*WORK REQUIRED*: One figure is the whole answer: the number of lines below that contain the word "byte".

Data entries
┄┄┄┄┄┄┄┄┄┄

<file path="config.mk">
export PLATFORM = sky130hd
export DESIGN_NAME = id_ex_hazard_stage
export DESIGN_NICKNAME = d
export VERILOG_FILES = /design/src/rtl/id_ex_hazard_stage.sv
export SDC_FILE = /design/constraint.sdc
export NUM_CORES = 1
export LEC_CHECK = 0
export CAP_MARGIN = 20
export CORE_AREA = 2 2 127 129
export DETAILED_ROUTE_END_ITERATION = 7
export DIE_AREA = 0 0 129 131
export PLACE_DENSITY = 0.71
export SLEW_MARGIN = 40
export SYNTH_ARGS = -nofsm -noshare
export SYNTH_HDL_FRONTEND = slang
export SYNTH_SLANG_ARGS = --single-unit
</file>
<file path="constraint.sdc">
create_clock -name clk_i -period 15 [get_ports clk_i]
set_input_delay 3.75 -clock clk_i [delete_from_list [all_inputs] [get_ports clk_i]]
set_output_delay 3.75 -clock clk_i [all_outputs]
set_load 0.1 [all_outputs]
</file>
===== src/rtl/ahb_gpio_irq.sv =====
// AHB-Lite GPIO slave with per-bit direction, input synchroniser and sticky
// edge-detect interrupts (W1C status, set wins over a same-cycle clear).
module ahb_gpio_irq #(
    parameter int WIDTH       = 16,
    parameter int SYNC_STAGES = 2
) (
    input  logic             clk,
    input  logic             reset,
    input  logic             HSEL,
    input  logic [31:0]      HADDR,
    input  logic [1:0]       HTRANS,
    input  logic             HWRITE,
    input  logic             HREADY,
    output logic             HREADYOUT,
    input  logic [31:0]      HWDATA,
    output logic [31:0]      HRDATA,
    input  logic [WIDTH-1:0] GPIOIN,
    output logic [WIDTH-1:0] GPIOOUT,
    output logic [WIDTH-1:0] GPIOOE,
    output logic             IRQ
);

    localparam logic [2:0] A_DATA = 3'd0;
    localparam logic [2:0] A_DIR  = 3'd1;
    localparam logic [2:0] A_EN   = 3'd2;
    localparam logic [2:0] A_TYPE = 3'd3;
    localparam logic [2:0] A_STAT = 3'd4;

    logic [2:0]       r_addr;
    logic             r_write;
    logic             r_valid;
    logic [WIDTH-1:0] r_out;
    logic [WIDTH-1:0] r_dir;
    logic [WIDTH-1:0] r_en;
    logic [WIDTH-1:0] r_type;
    logic [WIDTH-1:0] r_stat;
    logic [WIDTH-1:0] r_prev;
    logic [WIDTH-1:0] r_sync [SYNC_STAGES];

    logic [WIDTH-1:0] w_sync_in;
    logic [WIDTH-1:0] w_wdata;
    logic [WIDTH-1:0] w_set;
    logic [WIDTH-1:0] w_clr;
    logic             w_wr;
    logic [31:0]      w_rdata;
    logic             w_unused;

    assign w_sync_in = r_sync[SYNC_STAGES-1];
    assign w_wdata   = HWDATA[WIDTH-1:0];
    assign w_wr      = r_valid & r_write;
    assign w_set     = ((w_sync_in & ~r_prev & ~r_type) |
                        (~w_sync_in & r_prev & r_type)) & ~r_dir;
    assign w_clr     = (w_wr && r_addr == A_STAT) ? w_wdata : '0;
    assign w_unused  = &{1'b0, HADDR[31:5], HADDR[1:0], HTRANS[0], HWDATA};

    // NOTE: sequential state uses non-blocking assignments so every flop samples pre-edge values.
    always_ff @(posedge clk or posedge reset) begin
        if (reset) begin
            r_valid <= 1'b0;
            r_write <= 1'b0;
            r_addr  <= '0;
        end else if (HSEL && HREADY && HTRANS[1]) begin
            r_valid <= 1'b1;
            r_write <= HWRITE;
            r_addr  <= HADDR[4:2];
        end else begin
            r_valid <= 1'b0;
        end
    end

    // NOTE: the synchroniser array is reset explicitly so sync_in and prev_in start equal (no edge out of reset).
    always_ff @(posedge clk or posedge reset) begin
        if (reset) begin
            for (int i = 0; i < SYNC_STAGES; i++) r_sync[i] <= '0;
            r_prev <= '0;
        end else begin
            r_sync[0] <= GPIOIN;
            for (int i = 1; i < SYNC_STAGES; i++) r_sync[i] <= r_sync[i-1];
            r_prev <= w_sync_in;
        end
    end

    always_ff @(posedge clk or posedge reset) begin
        if (reset) begin
            r_out  <= '0;
            r_dir  <= '0;
            r_en   <= '0;
            r_type <= '0;
            r_stat <= '0;
        end else begin
            r_stat <= (r_stat & ~w_clr) | w_set;
            if (w_wr) begin
                case (r_addr)
                    A_DATA:  r_out  <= w_wdata;
                    A_DIR:   r_dir  <= w_wdata;
                    A_EN:    r_en   <= w_wdata;
                    A_TYPE:  r_type <= w_wdata;
                    default: ;
                endcase
            end
        end
    end

    // NOTE: the default assignment first keeps this mux free of inferred latches.
    always_comb begin
        w_rdata = '0;
        if (r_valid && !r_write) begin
            case (r_addr)
                A_DATA:  w_rdata[WIDTH-1:0] = (r_out & r_dir) | (w_sync_in & ~r_dir);
                A_DIR:   w_rdata[WIDTH-1:0] = r_dir;
                A_EN:    w_rdata[WIDTH-1:0] = r_en;
                A_TYPE:  w_rdata[WIDTH-1:0] = r_type;
                A_STAT:  w_rdata[WIDTH-1:0] = r_stat;
                default: ;
            endcase
        end
    end

    assign HRDATA    = w_rdata;
    assign HREADYOUT = 1'b1;
    assign GPIOOUT   = r_out;
    assign GPIOOE    = r_dir;
    assign IRQ       = |(r_stat & r_en);

endmodule
==> src/rtl/uart_rx_fifo.sv <==
// UART receive front-end: oversampled 8N1 deframer (8E1 with UART_RX_PARITY_EN) feeding a FWFT byte FIFO.
// Latency: byte appears on rx_data/rx_done two cycles after the mid-stop-bit sample (FIFO empty).
// Backpressure: none toward the line; a good byte arriving at a full FIFO is dropped and flagged on overflow.
module uart_rx_fifo
    import uart_pkg::*;
#(
    parameter int CLK_HZ     = 100_000_000,
    parameter int BAUD       = 9600,
    parameter int OVERSAMPLE = 16,
    parameter int FIFO_DEPTH = 8
) (
    input  logic                 clk,
    input  logic                 reset,
    input  logic                 rx,
    input  logic                 rd_en,
    output logic [DATA_BITS-1:0] rx_data,
    output logic                 rx_done,
    output logic                 frame_err,
    output logic                 overflow
);
    localparam int DIV   = calc_divisor(CLK_HZ, BAUD, OVERSAMPLE);
    localparam int DIV_W = (DIV > 1) ? $clog2(DIV) : 1;
    localparam int SW    = $clog2(OVERSAMPLE);
    localparam logic [DIV_W-1:0] DIV_LAST = DIV_W'(DIV - 1);
    localparam logic [SW-1:0]    SAMP_MID  = SW'(OVERSAMPLE / 2 - 1);
    localparam logic [SW-1:0]    SAMP_LAST = SW'(OVERSAMPLE - 1);
    localparam logic [2:0]       BIT_LAST  = 3'(DATA_BITS - 1);

    logic                 rx_meta_q;
    logic                 rx_sync_q;
    logic [DIV_W-1:0]     div_cnt_q;
    logic                 tick;
    rx_state_e            state_q;
    logic [SW-1:0]        samp_cnt_q;
    logic [2:0]           bit_cnt_q;
    logic [DATA_BITS-1:0] shift_q;
    logic                 push_q;
    logic                 frame_err_q;
    logic                 overflow_q;
    logic                 stop_ok;
    logic [DATA_BITS-1:0] fifo_dout;
    logic                 fifo_full;
    logic                 fifo_empty;

`ifdef UART_RX_PARITY_EN
    logic par_q;
    // Even parity: data bits plus parity bit must XOR to zero.
    assign stop_ok = rx_sync_q && !(^{shift_q, par_q});
`else
    assign stop_ok = rx_sync_q;
`endif

    // Two-flop synchroniser; idles high so reset does not look like a start bit.
    always_ff @(posedge clk or posedge reset) begin
        if (reset) begin
            rx_meta_q <= 1'b1;
            rx_sync_q <= 1'b1;
        end else begin
            rx_meta_q <= rx;
            rx_sync_q <= rx_meta_q;
        end
    end

    // Free-running oversample tick divider.
    always_ff @(posedge clk or posedge reset) begin
        if (reset) begin
            div_cnt_q <= '0;
        end else if (div_cnt_q == DIV_LAST) begin
            div_cnt_q <= '0;
        end else begin
            div_cnt_q <= div_cnt_q + 1'b1;
        end
    end

    assign tick = (div_cnt_q == DIV_LAST);

    // Deframer: find start edge, re-check at mid-start, then sample every bit at its centre.
    always_ff @(posedge clk or posedge reset) begin
        if (reset) begin
            state_q     <= IDLE;
            samp_cnt_q  <= '0;
            bit_cnt_q   <= '0;
            shift_q     <= '0;
            push_q      <= 1'b0;
            frame_err_q <= 1'b0;
`ifdef UART_RX_PARITY_EN
            par_q       <= 1'b0;
`endif
        end else begin
            push_q      <= 1'b0;
            frame_err_q <= 1'b0;
            if (tick) begin
                unique case (state_q)
                    IDLE: begin
                        if (!rx_sync_q) begin
                            state_q    <= START;
                            samp_cnt_q <= '0;
                        end
                    end
                    START: begin
                        if (samp_cnt_q == SAMP_MID) begin
                            // A line back high at mid-start was a glitch, not a frame.
                            if (!rx_sync_q) begin
                                state_q    <= DATA;
                                samp_cnt_q <= '0;
                                bit_cnt_q  <= '0;
                            end else begin
                                state_q <= IDLE;
                            end
                        end else begin
                            samp_cnt_q <= samp_cnt_q + 1'b1;
                        end
                    end
                    DATA: begin
                        if (samp_cnt_q == SAMP_LAST) begin
                            samp_cnt_q <= '0;
                            shift_q    <= {rx_sync_q, shift_q[DATA_BITS-1:1]};
                            bit_cnt_q  <= bit_cnt_q + 1'b1;
                            if (bit_cnt_q == BIT_LAST) begin
`ifdef UART_RX_PARITY_EN
                                state_q <= PARITY;
`else
                                state_q <= STOP;
`endif
                            end
                        end else begin
                            samp_cnt_q <= samp_cnt_q + 1'b1;
                        end
                    end
`ifdef UART_RX_PARITY_EN
                    PARITY: begin
                        if (samp_cnt_q == SAMP_LAST) begin
                            samp_cnt_q <= '0;
                            par_q      <= rx_sync_q;
                            state_q    <= STOP;
                        end else begin
                            samp_cnt_q <= samp_cnt_q + 1'b1;
                        end
                    end
`endif
                    STOP: begin
                        if (samp_cnt_q == SAMP_LAST) begin
                            // Back to IDLE at mid-stop so a following start edge is not missed.
                            state_q <= IDLE;
                            if (stop_ok) push_q      <= 1'b1;
                            else         frame_err_q <= 1'b1;
                        end else begin
                            samp_cnt_q <= samp_cnt_q + 1'b1;
                        end
                    end
                    default: state_q <= IDLE;
                endcase
            end
        end
    end

    // Drop flag: a push into a full FIFO with no simultaneous pop loses the byte.
    always_ff @(posedge clk or posedge reset) begin
        if (reset) begin
            overflow_q <= 1'b0;
        end else begin
            overflow_q <= push_q && fifo_full && !rd_en;
        end
    end

    sync_fifo #(
        .WIDTH (DATA_BITS),
        .DEPTH (FIFO_DEPTH)
    ) u_fifo (
        .clk_i   (clk),
        .rst_i   (reset),
        .push_i  (push_q),
        .din_i   (shift_q),
        .pop_i   (rd_en),
        .dout_o  (fifo_dout),
        .full_o  (fifo_full),
        .empty_o (fifo_empty)
    );

    // Empty FIFO presents zero rather than stale storage.
    assign rx_data   = fifo_empty ? '0 : fifo_dout;
    assign rx_done   = !fifo_empty;
    assign frame_err = frame_err_q;
    assign overflow  = overflow_q;

endmodule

┄┄┄┄┄┄┄┄┄┄

*TASK OUTPUT*: 4